A  través de los años el acoso sexual ha sido un tema de mucha controversia por ser un fenómeno social de múltiples y diferentes dimensiones; el cual ha sido denunciado por distintas organizaciones e instituciones. Esta patología ha sido objeto de diversas investigaciones; constatando  la existencia, extensión y gravedad de éste fenómeno a nivel social.

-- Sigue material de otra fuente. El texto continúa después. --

Context: an optimization exercise on an open-source flow, tuned for small area, a short achievable clock period and few clock cycles per item. The choices shown serve that exercise and are no tape-out recipe. Only simulation tests tie the RTL to the original design; equivalence was not proved. Power figures rest on the tool's default switching activity, not on a simulated workload.

==> flow/design.v, too long to show whole: its modules and the start of the top module <==
// module booth_multiplier: 594 lines
// module booth_final_adder: 700 lines
// module booth_pfx1p: 6 lines
// module booth_pfx1g: 5 lines
// module booth_pfx2p: 6 lines
// module booth_pfx2g: 5 lines
// module booth_pfx3p: 6 lines
// module booth_pfx3g: 5 lines
// module booth_pfx4p: 6 lines
// module booth_pfx4g: 5 lines
// module booth_pfx5p: 6 lines
// module booth_pfx5g: 5 lines
// module booth_pfx6g: 5 lines
// module booth_pfx7g: 5 lines
module booth_multiplier(clk, reset_n, multiplier, multiplicand, op_start, op_clear, result, op_done);
  // ...
==> flow/run.sh <==
#!/bin/bash
# synth_recipe.tcl (not shown) runs the flow's synth.tcl, then flattens the netlist and writes it again
# the make line also repeats each setting of config.mk as NAME=value (left out here)
make -C /OpenROAD-flow-scripts/flow DESIGN_CONFIG=/design/flow/config.mk WORK_HOME=/design/flow/orfs CLKGATE_MAP_FILE= SYNTH_SCRIPT=/design/flow/synth_recipe.tcl finish
==> flow/config.mk <==
export PLATFORM = sky130hd
export DESIGN_NAME = booth_multiplier
export DESIGN_NICKNAME = booth_multiplier
export VERILOG_FILES = /design/flow/design.v
export SDC_FILE = /design/flow/constraint.sdc
export NUM_CORES = 4
export LEC_CHECK = 0
export CAP_MARGIN = 20
export CORE_MARGIN = 2
export CORE_UTILIZATION = 40
export SETUP_SLACK_MARGIN = 3.3
export SLEW_MARGIN = 20
export SYNTH_HIERARCHICAL = 1
==> flow/constraint.sdc <==
create_clock -name core_clock -period 6.0 [get_ports {clk}]
set_input_delay 1.2000 -clock core_clock [delete_from_list [all_inputs] [get_ports {clk}]]
set_output_delay 1.2000 -clock core_clock [all_outputs]
set_load 0.01 [all_outputs]
==> out/results.ini, run 1 <==
[finish]
top_regs = B: 64 flops, S: 64 flops, lo: 64 flops
multiInputGateArea_mm2 = 0.0174
multi_input_area_share_pct = 53.9
clock_area_share_pct = 3.90
seq_cells = 301
finalNonFillerCells = 3225
final_cell_mix = 201 x a21o_1, 196 x and2_1, 189 x xnor2_1
drive_gt1_share_pct = 31.8
layout_commonest_cell = a21o_1
clock_buffer_count = 56

[sta]
setup_viol = 0
skew_ns = 0.0296
holdWs_ns = 0.453
fin_crit_ns = 2.84
max_freq_ghz = 0.352

[floorplanning]
dieArea_mm2 = 0.0612
core.rowCount = 89
start_util_pct = 40.3

[grt]
use_met1_pct = 31.5
overflow = 0

[hold_path]
hold_path_class = flip-flop to flip-flop
hp-start = cnt[2]
min_to = cf

[logic_synthesis]
synth_cells = 2080

[setup_path]
critPathRequiredTime_ns = 6.46
critPathCapture = C[43]
crit_fanout = 8
worstPathCellList = buf_12 -> buf_16 -> buf_6 -> o22ai_4 -> xnor2_2 -> fa_2 -> fa_2 -> fa_2 -> and2_1
worst_ep_arrival_time_ns = 3.29
worst_setup_path_end_kind = flip-flop

[clock_tree]
cts_max_path_buffers = 3
htree_levels = 2

[run_status]
status = complete, no violations

[placement]
place_ws_ns = 2.53
place_congestion = 0.867

[pwr]
peakVddDrop_mv = 0.302
p_comb_mw = 8.71
combPwrFrac_pct = 60.5
power-per-cell-area_mw_per_mm2 = 446

[route]
wl_met2_um = 38600
drc = 0
viasPerCell = 5.57

Testbench counts, summed over its fixed seeds: cycles 5,760, items 480.
==> run 2: changes to the inputs <==
==> flow/flow/run.sh (new file) <==
#!/bin/bash
# Standard layout with two changes: the port buffers are plain buffers (buf_2)
# instead of delay buffers, and synthesis leaves adders to abc (no full-adder
# cells). Registers are untouched by either change.
bash standard.sh ADDER_MAP_FILE= "BUFFER_PORTS_ARGS=-buffer_cell sky130_fd_sc_hd__buf_2" finish > standard.log 2>&1
==> flow/standard.sh (new file) <==
#!/bin/bash
# synth_recipe.tcl (not shown) runs the flow's synth.tcl, then flattens the netlist and writes it again
# the make line also repeats each setting of config.mk as NAME=value (left out here)
make -C /OpenROAD-flow-scripts/flow DESIGN_CONFIG=/design/flow/config.mk WORK_HOME=/design/flow/orfs CLKGATE_MAP_FILE= SYNTH_SCRIPT=/design/flow/synth_recipe.tcl "${@:-finish}"
--- a/flow/config.mk
+++ b/flow/config.mk
@@ -8,6 +8,6 @@
 export CAP_MARGIN = 20
 export CORE_MARGIN = 2
 export CORE_UTILIZATION = 40
-export SETUP_SLACK_MARGIN = 3.3
+export SETUP_SLACK_MARGIN = 3.55
 export SLEW_MARGIN = 20
 export SYNTH_HIERARCHICAL = 1
removed: flow/run.sh
==> run 2 against run 1 <==
Sequential share of layout area decreased by 0.88 points. Critical path type unchanged. Global-route usage shrank 2.2 points. Critical endpoint is now S[56]. First-iteration DRC count rose by 8.3%. Combinational power increased by 33%. Die area increased by 21%.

Hoy en día esta afección puede considerarse como un problema multidimensional ya que tanto hombres como mujeres pueden sufrir de esta situación, sin importar  la raza, religión o posición económica. No obstante, ciertas investigaciones han demostrado que son más las mujeres que llegan a padecer este problema que los propios hombres, revelando que en México son  25,000 damas al año, mientras que a nivel mundial son 12 millones.

 

¿A qué le podemos llamar acoso sexual?

Pero  realmente  ¿A qué le podemos llamar acoso sexual? La Ley Federal del Trabajo llegó a definir esta situación en el artículo 3Bis como “una forma de violencia que, si bien no existe la subordinación, hay un ejercicio abusivo del poder que conlleva a un estado de indefinición y de riesgo para la víctima”. Por otro lado, la Organización Internacional del Trabajo (OIT) calificó este hostigamiento como el “Comportamiento en función del sexo, de carácter desagradable y ofensivo para la persona que lo sufre. Para que se trate de acoso sexual es necesaria la confluencia de ambos aspectos negativos: no deseado y ofensivo”.

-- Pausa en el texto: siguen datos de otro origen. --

What follows belongs to an exercise in optimizing a design on an open flow for small area and a short achievable clock period; a production flow would make more cautious choices. In this exercise RTL edits were held to simulation tests only and were not proved equivalent to the original. No activity file was given, so power comes from the tool's default toggle rates.

==> module arith_eg3_mod, before the edit <==
module arith_eg3_mod(
    input clk,
    input rst,
    input int a,
    input int b,
    input [1:0] sel,
    output int r
);
    localparam int K1 = 12;
    localparam int K2 = 25;
    localparam int RIPPLE_MAX = 4;    
    logic        mul0, mul1, mul2;       
    logic        div0, div1, div2;       
    logic        inv0, inv1, inv2;       
    logic        nq0,  nq1,  nq2;        
    logic [31:0] ns0,  ns1,  ns2;        
    logic [31:0] y0,   y1,   y2;         
    logic [31:0] xr1,  xr2;              
    logic [31:0] qr1,  qr2;              
    wire  [2:0]        m_mul = {mul2, mul1, mul0};
    wire  [2:0]        m_div = {div2, div1, div0};
    wire  [2:0]        m_inv = {inv2, inv1, inv0};
    wire  [2:0][31:0]  nsrc  = {ns2, ns1, ns0};
    wire  [2:0][31:0]  y     = {y2, y1, y0};
    wire  [2:0][31:0]  xreg  = {xr2, xr1, 32'd0};
    wire  [31:0][31:0] xo;       
    wire  [31:0] qc;               
    wire        s_div = (sel == 2'd3);
    wire        s_mul = (sel == 2'd2);
    wire        s_inv = sel[0];
    wire [31:0] a_abs = a[31] ? -a : a;
    wire [31:0] b_abs = b[31] ? -b : b;
    assign mul0 = s_mul;
    assign div0 = s_div;
    assign inv0 = s_inv;
    assign nq0  = s_div & (a[31] ^ b[31]) & (b != 32'd0);
    assign ns0  = s_div ? a_abs : a;
    assign y0   = (s_div ? b_abs : b) ^ {32{s_inv}};
    for (genvar k = 0; k < 32; k++) begin : row
        localparam int S = (k < K1) ? 0 : (k < K2) ? 1 : 2;
        wire         nb = ~m_mul[S] & nsrc[S][31-k];
        wire [k:0]   xin;
        if (k == 0)                  assign xin = nb;
        else if (k == K1 || k == K2) assign xin = {xreg[S][k-1:0], nb};
        else                         assign xin = {xo[k-1][k-1:0], nb};
        wire [k:0]   s;
        wire         co;
        alu_row #(.W(k+1), .FAST(k >= RIPPLE_MAX)) add (.x(xin), .y(y[S][k:0]), .ci(m_inv[S]), .s(s), .co(co));
        wire hz;
        if (k == 31) assign hz = 1'b1;
        else         assign hz = &y[S][31:k+1];
        wire keep = m_mul[S] ? nsrc[S][31-k] : m_div[S] ? (co & hz) : (k == 31);
        assign qc[31-k] = keep;
        assign xo[k] = {{(31-k){1'b0}}, keep ? s : xin};
    end
    logic sd, sx;    
    always_ff @(posedge clk) begin
        mul1 <= mul0;
        div1 <= div0;
        inv1 <= inv0;
        nq1  <= nq0;
        ns1  <= ns0;
        y1   <= y0;
        xr1  <= xo[K1-1];
        qr1  <= qc;
        mul2 <= mul1;
        div2 <= div1;
        inv2 <= inv1;
        nq2  <= nq1;
        ns2  <= ns1;
        y2   <= y1;
        xr2  <= xo[K2-1];
        qr2  <= {qr1[31:32-K1], qc[31-K1:0]};
        if (rst) begin
            sd <= 1'b0;
            sx <= 1'b0;
        end else begin
            sd <= div1;
            sx <= ~div1;
        end
    end
    wire [31:0] q = {qr2[31:32-K2], qc[31-K2:0]};
    wire [31:0] qf = nq2 ? -q : q;
    assign r = ({32{sd}} & qf) | ({32{sx}} & xo[31]);
endmodule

La Ley General de Acceso a las Mujeres a una Vida Libre de Violencia resaltó que el hostigamiento y el acoso son dos cosas distintas, ya que  el primero se basa  en una relación de subordinación laboral basado en conductas verbales, físicas o ambas; mientras que el segundo no es necesario que exista la subordinación.

 

La visión de los expertos

Así mismo Claudia Flores, abogada de la Universidad Nacional Autónoma de México y especialista en Derecho Laboral,  argumentó que todo lo que inicia como “mobbing”  (fenómeno que se da en el lugar de trabajo, en el que un individuo o varios ejercen violencia psicológica de manera sistemática y repetida sobre otro individuo o individuos, durante un periodo de tiempo prolongado) puede llegar a convertirse en un acoso sexual con mayores repercusiones (enfermedades físicas y mentales producidas por el estrés, incluso suicidio).

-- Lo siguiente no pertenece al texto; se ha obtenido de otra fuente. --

This design comes from an exercise in tuning for small area and a short achievable clock period on the open sky130 flow, not from production work.
The RTL was checked by simulation tests, not by an equivalence proof against the original design.

==> inputs of v4 <==
==> flow/design.v <==
module question_6(
    input clk,
    input rst,
    input signed [15:0] x,
    output reg signed [15:0] y
);
    reg signed [15:0] x1, x2;       
    reg signed [15:0] y1, y2, y3;  
    always @(posedge clk or posedge rst) begin
        if (rst) begin
            x1 <= 16'sd0;
            x2 <= 16'sd0;
            y1 <= 16'sd0;
            y2 <= 16'sd0;
            y3 <= 16'sd0;
            y  <= 16'sd0;
        end else begin
            y <= x - x1 + x2 + y3 + (y1 >>> 1) + (y2 >>> 2);
            x2 <= x1;
            x1 <= x;
            y3 <= y2;
            y2 <= y1;
            y1 <= y;
        end
    end
endmodule
==> flow/run.sh <==
#!/bin/bash
# synth_recipe.tcl (not shown) runs the flow's synth.tcl, then flattens the netlist and writes it again
# the make line also repeats each setting of config.mk as NAME=value (left out here)
make -C /OpenROAD-flow-scripts/flow DESIGN_CONFIG=/design/flow/config.mk WORK_HOME=/design/flow/orfs CLKGATE_MAP_FILE= SYNTH_SCRIPT=/design/flow/synth_recipe.tcl finish
==> flow/config.mk <==
export PLATFORM = sky130hd
export DESIGN_NAME = question_6
export DESIGN_NICKNAME = question_6
export VERILOG_FILES = /design/flow/design.v
export SDC_FILE = /design/flow/constraint.sdc
export NUM_CORES = 4
export LEC_CHECK = 0
export CAP_MARGIN = 20
export CORE_MARGIN = 2
export CORE_UTILIZATION = 40
export SLEW_MARGIN = 20
==> flow/constraint.sdc <==
create_clock -name core_clock -period 5.0 [get_ports {clk}]
set_input_delay 1.0000 -clock core_clock [delete_from_list [all_inputs] [get_ports {clk}]]
set_output_delay 1.0000 -clock core_clock [all_outputs]
set_load 0.01 [all_outputs]
==> v32 (differences from v4) <==
==> flow/design.v, changed modules only <==
module pg3_pre (
    input  [15:0] a,
    input  [15:0] b,
    output [15:0] p,
    output [15:0] g,
    output [15:0] o
);
    assign p = a ^ b;
    assign g = a & b;
    assign o = a | b;
endmodule
module pg3_post #(parameter INV = 0) (
    input  [15:0] p,
    input  [15:0] g,
    input  [15:0] o,
    input  [15:0] ci,
    output [15:0] s,
    output [15:0] c
);
    wire [15:0] cc = INV ? ~ci : ci;
    assign s = p ^ cc;
    assign c = (cc & o) | (~cc & g);
endmodule
module add16 (
    input  [15:0] a,
    input  [15:0] b,
    output [15:0] s
);
    assign s = a + b;
endmodule
module question_6(
    input clk,
    input rst,
    input signed [15:0] x,
    output reg signed [15:0] y
);
    reg signed [15:0] s1, s2, s3;
    wire [15:0] y_sh1 = {y[15], y[15:1]};
    wire [15:0] y_sh2 = {y[15], y[15], y[15:2]};
    wire [15:0] p1, g1, o1, p2, g2, o2;
    wire [15:0] ss1, cc1, ss2, cc2;
    wire [15:0] y_n, s1_n, s2_n;
    pg3_pre pre1 (.a(s2), .b(y_sh1), .p(p1), .g(g1), .o(o1));
    pg3_pre pre2 (.a(s3), .b(y_sh2), .p(p2), .g(g2), .o(o2));
    pg3_post #(.INV(1)) post1 (.p(p1), .g(g1), .o(o1), .ci(x), .s(ss1), .c(cc1));
    pg3_post #(.INV(0)) post2 (.p(p2), .g(g2), .o(o2), .ci(x), .s(ss2), .c(cc2));
    add16 add_y  (.a(x),   .b(s1),                .s(y_n));
    add16 add_s1 (.a(ss1), .b({cc1[14:0], 1'b1}), .s(s1_n));
    add16 add_s2 (.a(ss2), .b({cc2[14:0], 1'b0}), .s(s2_n));
    always @(posedge clk or posedge rst) begin
        if (rst) begin
            s1 <= 16'sd0;
            s2 <= 16'sd0;
            s3 <= 16'sd0;
            y  <= 16'sd0;
        end else begin
            y  <= y_n;
            s1 <= s1_n;
            s2 <= s2_n;
            s3 <= y;
        end
    end
endmodule
==> flow/flow/run.sh (new file) <==
#!/bin/bash
# Own flow: the standard synthesis, then the combinational logic re-mapped by
# ABC with a delay target (flow/remap.tcl), then the standard layout steps.
# Each tool's output goes to a log file of its own in this folder.
set -euo pipefail
W=$(pwd)
R=$W/orfs/results/$FLOW_PLATFORM/question_6/base
D=$(cat flow/abc_delay_ps)

bash standard.sh synth > $W/log_1_standard_synth.txt 2>&1
cp $R/1_2_yosys.v $W/standard_synth.v

sed "s/{D}/$D/g" flow/abc_remap.script > $W/abc_remap.script
printf "set_driving_cell sky130_fd_sc_hd__buf_1\nset_load 5\n" > $W/abc_remap.constr
REMAP_IN=$W/standard_synth.v REMAP_OUT=$W/remap.v REMAP_SCRIPT=$W/abc_remap.script \
REMAP_CONSTR=$W/abc_remap.constr \
LIB_FILE=$FLOW_HOME/platforms/$FLOW_PLATFORM/lib/sky130_fd_sc_hd__tt_025C_1v80.lib \
  yosys -c flow/remap.tcl > $W/log_2_remap_yosys.txt 2>&1
# keep only the top module (the cell definitions were read from the library)
awk -v top="$FLOW_TOP" '$1=="module" && index($2, top "(")==1 {f=1} f{print} /^endmodule/{f=0}' $W/remap.v.all > $W/remap.v
cp $W/remap.v $R/1_2_yosys.v
rm -f $R/1_synth.odb $R/1_synth.sdc

export BUFFER_PORTS_ARGS="-buffer_cell sky130_fd_sc_hd__buf_2"
export CTS_ARGS="-sink_clustering_enable -repair_clock_nets -buf_list sky130_fd_sc_hd__clkbuf_4 -root_buf sky130_fd_sc_hd__clkbuf_8 -sink_clustering_size 16 -dont_use_dummy_load"
bash standard.sh finish > $W/log_3_standard_layout.txt 2>&1
==> flow/flow/abc_delay_ps (new file) <==
1400
==> flow/flow/abc_remap.script (new file) <==
strash
dch
map -D {D}
strash
dch
map -D {D}
topo
stime -c
buffer -c
upsize -c -D {D}
dnsize -c -D {D}
==> flow/flow/remap.tcl (new file) <==
# Re-map the combinational logic of the standard synthesis netlist with ABC,
# using a delay target, so that ABC recovers area off the critical paths
# instead of upsizing every gate. Flip-flops are kept as they are (same
# instances, names and cell types).
# env: REMAP_IN REMAP_OUT REMAP_SCRIPT LIB_FILE
yosys -import
set lib $::env(LIB_FILE)
read_liberty -lib $lib
read_verilog $::env(REMAP_IN)
read_liberty -overwrite -ignore_miss_func $lib
hierarchy -top $::env(FLOW_TOP)
set seq {}
foreach c [regexp -all -inline {sky130_fd_sc_hd__df[a-z0-9_]+} [read [open $::env(REMAP_IN)]]] {
  if {[lsearch $seq $c] < 0} { lappend seq $c }
}
setattr -mod -set keep_hierarchy 1 {*}$seq
flatten
select $::env(FLOW_TOP)
opt_clean
# cells the platform marks don't-use (probe and low-power-flow cells)
set dont_use {}
foreach {m c} [regexp -all -inline {cell\s*\(\s*"?(sky130_fd_sc_hd__(?:lpflow_|probe)[A-Za-z0-9_]*)} [read [open $lib]]] {
  lappend dont_use -dont_use $c
}
abc -liberty $lib {*}$dont_use -script $::env(REMAP_SCRIPT) -constr $::env(REMAP_CONSTR)
opt_clean -purge
hilomap -singleton -hicell sky130_fd_sc_hd__conb_1 HI -locell sky130_fd_sc_hd__conb_1 LO
insbuf -buf sky130_fd_sc_hd__buf_4 A X
opt_clean -purge
tee -o $::env(REMAP_OUT).stat stat -liberty $lib
write_verilog -noattr -nohex -nodec -selected $::env(REMAP_OUT).all
==> flow/standard.sh (new file) <==
#!/bin/bash
# synth_recipe.tcl (not shown) runs the flow's synth.tcl, then flattens the netlist and writes it again
# the make line also repeats each setting of config.mk as NAME=value (left out here)
make -C /OpenROAD-flow-scripts/flow DESIGN_CONFIG=/design/flow/config.mk WORK_HOME=/design/flow/orfs CLKGATE_MAP_FILE= SYNTH_SCRIPT=/design/flow/synth_recipe.tcl "${@:-finish}"
--- a/flow/config.mk
+++ b/flow/config.mk
@@ -9,3 +9,7 @@
 export CORE_MARGIN = 2
 export CORE_UTILIZATION = 40
+export CTS_BUF_LIST = sky130_fd_sc_hd__clkbuf_8
+export CTS_CLUSTER_SIZE = 24
+export SETUP_SLACK_MARGIN = 2.6
 export SLEW_MARGIN = 20
+export TNS_END_PERCENT = 100
removed: flow/run.sh
==> results.txt <==
                                                                     v32                       v4
Non-clock buffering overhead                                       8.27%                    6.11%
Most used cell along the critical path           sky130_fd_sc_hd__nor2_2    sky130_fd_sc_hd__fa_1
Detail Route met2 WL                                             5920 um                  3460 um
Status                                           complete, no violations  complete, no violations
R2R depth                                                             11                       15
Core Footprint                                                11500 um^2               11400 um^2
CP peak stage delay                                               380 ps                   560 ps
Die extent in y                                                   113 um                   112 um
Post-CTS Resized                                                       7                        0
First DRT Iteration DRCs                                             150                      121
Fraction of area in clock buffers and inverters                    2.13%                    5.77%
Comb_multi_in                                                        503                      148
First-pass GRT wire length                                      18600 um                 13000 um
Total GRT Usage                                                    18.3%                    13.4%
Final nets                                                           762                      501
Data required, critical path                                     5280 ps                  5220 ps

========
==> run R <==
question_6, a different RTL version from the one above (not shown whole).
Settings: LEC_CHECK=0, CAP_MARGIN=20, CORE_MARGIN=2, CORE_UTILIZATION=40, SETUP_SLACK_MARGIN=2.6, SLEW_MARGIN=20, TNS_END_PERCENT=100; clock period 5.0 ns.
standard.sh (not shown) runs the stock make flow with config.mk's settings and CLKGATE_MAP_FILE= SYNTH_SCRIPT=/design/flow/synth_recipe.tcl, a recipe that flattens the netlist after the stock synthesis.
==> flow/flow/run.sh <==
#!/bin/bash
set -euo pipefail
W=$(pwd)
R=$W/orfs/results/$FLOW_PLATFORM/question_6/base
LIB=$FLOW_HOME/platforms/$FLOW_PLATFORM/lib/sky130_fd_sc_hd__tt_025C_1v80.lib

bash standard.sh synth > $W/log_1_standard_synth.txt 2>&1
cp $R/1_2_yosys.v $W/standard_synth.v

WORK=$W LIB_FILE=$LIB yosys -c flow/synth_map.tcl > $W/log_2_own_synth_yosys.txt 2>&1

# the registers must be those of the standard synthesis: same names, same cells
regs() { grep -oE 'sky130_fd_sc_hd__df[a-z0-9_]+ +[^ ]+' "$1" | sed -E 's/_[0-9]+ / /' | sort; }
regs $W/standard_synth.v > $W/regs_standard.txt
regs $W/own_synth.v > $W/regs_own.txt
if ! cmp -s $W/regs_standard.txt $W/regs_own.txt; then
  echo "registers differ from the standard synthesis" >&2
  diff $W/regs_standard.txt $W/regs_own.txt >&2 || true
  exit 1
fi

cp $W/own_synth.v $R/1_2_yosys.v
rm -f $R/1_synth.odb $R/1_synth.sdc

export BUFFER_PORTS_ARGS="-buffer_cell sky130_fd_sc_hd__buf_2"
export CTS_ARGS="-sink_clustering_enable -repair_clock_nets -buf_list sky130_fd_sc_hd__clkbuf_4 -root_buf sky130_fd_sc_hd__clkbuf_8 -sink_clustering_size 16 -dont_use_dummy_load"
bash standard.sh finish > $W/log_3_standard_layout.txt 2>&1
Other scripts of this flow, unchanged in this note and not shown: flow/flow/q6_cells.v, flow/flow/synth_map.tcl
==> run X: changes against run R <==
Settings changed: SETUP_SLACK_MARGIN 2.6 to 2.7.
==> qor.csv <==
metric,value,unit
CP Data Required Time,5210,ps
GR Util met3,3.25,%
Achievable Freq,458,MHz
sequential cell area,1600,sq um
Vias,3574,
fraction of final layout cells sized beyond drive strength 1,9.11,%
status,finished clean,
footprint of the multi-input gates,2570,sq um
The numbers above come from run X.

==> qor.csv <==
metric,value,unit
sequential cell area,1600,sq um
CP Data Required Time,5280,ps
Achievable Freq,448,MHz
Vias,3578,
initial antenna violation count,0,
Die Y,108,um
GR Util met3,3.01,%
DRT Pass-1 Iters,4,
fraction of final layout cells sized beyond drive strength 1,8.32,%
status,finished clean,
footprint of the multi-input gates,2520,sq um
The numbers above come from run R.

[what the ideal ports hide]
Ports are ideal in the flow. The routed layouts listed here were re-timed in OpenROAD.
Step 1: set_driving_cell puts a clkbuf_16 on clk and a buf_2 on each other input, an assumption about the parent block.
Step 2 adds t to the input delays and takes it off the output delays; t is the mean of the earliest and latest rising clock arrival at the registers after step 1. Input paths then give back, and output paths get back, about the clock's delay inside the block.
a / b / c = ideal ports / drivers / drivers and shift; a / b = the first two.
run | shift t [ns] | setup slack, ns | worst setup path at the end | worst data-port slew with drivers (ns)
v4 | 0.374 | 0.575 / 0.584 / 0.210 | input to register | 0.03
v32 | 0.384 | 2.614 / 2.603 / 2.219 | input to register | 0.06
run R | 0.376 | 2.768 / 2.768 / 2.401 | input to register | 0.03
run X | 0.372 | 2.819 / 2.833 / 2.461 | input to register | 0.03
After both steps setup and hold are still met in every run listed. The setup slack of v32, which loses most, moves by -0.011 ns with the drivers and by -0.395 ns with both steps.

El acosador suele ser hábil en disfrazar una insinuación con amenazas o promesas, lo que va en detrimento de la persona

Para Ricardo Rojas, socio de la firma de abogados De La Vega; contar  con un reglamento interno puede prevenir el acoso sexual, ya que ahí se puede especificar qué hacer ante esta problemática desde su detección hasta su solución.  Así mismo, exaltó que en caso de que la empresa no tome las medidas pertinentes ante esta situación, es necesario que la víctima se asesore con un abogado  para levantar  una demanda ante las autoridades. Por añadidura, Claudia Flores afirmó que para que estas demandas tengan una mayor credibilidad y sustento es necesario que la víctima recabe evidencias suficientes  como testigos, videos, correos electrónicos, fotos, etc.

Una persona acosada pierde enfoque en su trabajo y confianza en sí y el entorno, lo que dificulta o frena su adecuado desempeño

Las consecuencias que llegan a tener los acosadores en México, en materia legal, es dar una indemnización a la víctima equivalente a tres meses de salario, más 20 días de salario por cada año de servicios prestados. A ello hay que sumar el pago de prima de antigüedad, aun agregando el despido  en la organización, advierte Ricardo Rojas.

Para la empresa que hace caso omiso a estas denuncias puede recibir multas hasta por 5,000 salarios mínimos, o incluso, la clausura del lugar, puntualiza el especialista en legislación laboral.